- Born: Hans Kurg 17 October 1898 Tallinn, Governorate of Estonia, Russian Empire
- Died: 28 December 1943 (aged 45) Tallinn Military Hospital, Tallinn
- Buried: Metsakalmistu, Tallinn
- Allegiance: Russian Empire Estonia Nazi Germany Finland
- Awards: See Awards

= Henn-Ants Kurg =

Estonian military officer and diplomat

Henn-Ants Kurg (until 1935 Hans Kurg; 17 October 1898 – 31 July 1943) was an Estonian colonel and a diplomat.

== Early life ==
Hans Kurg was born in Tallinn in 1898. Tõnu Kurg (1859–1900), his father, was a merchant from Lehtse Parish, and his mother Cäcilie Marie Aitian (1864–1944) was from Haljala.

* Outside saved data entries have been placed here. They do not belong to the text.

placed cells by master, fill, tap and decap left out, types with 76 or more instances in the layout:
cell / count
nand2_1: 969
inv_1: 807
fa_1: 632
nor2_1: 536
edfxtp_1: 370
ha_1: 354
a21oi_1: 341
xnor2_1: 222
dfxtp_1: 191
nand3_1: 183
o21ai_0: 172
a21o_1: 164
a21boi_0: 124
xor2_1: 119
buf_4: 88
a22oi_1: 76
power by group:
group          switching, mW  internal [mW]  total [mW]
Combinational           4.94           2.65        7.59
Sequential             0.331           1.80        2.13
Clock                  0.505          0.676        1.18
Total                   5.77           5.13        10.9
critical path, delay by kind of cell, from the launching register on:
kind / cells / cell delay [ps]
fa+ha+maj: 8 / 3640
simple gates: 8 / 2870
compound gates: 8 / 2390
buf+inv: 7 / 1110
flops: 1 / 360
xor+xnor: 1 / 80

He studied at Tallinn Alexander Gymnasium from 1906 to 1916.

Kurg was the last Estonian military attaché to France before the Soviet occupation of Estonia in 1940. Estonians living in Finland formed the Erna long-range reconnaissance group, a Finnish Army unit of Estonian volunteers; Kurg was the platoon commander.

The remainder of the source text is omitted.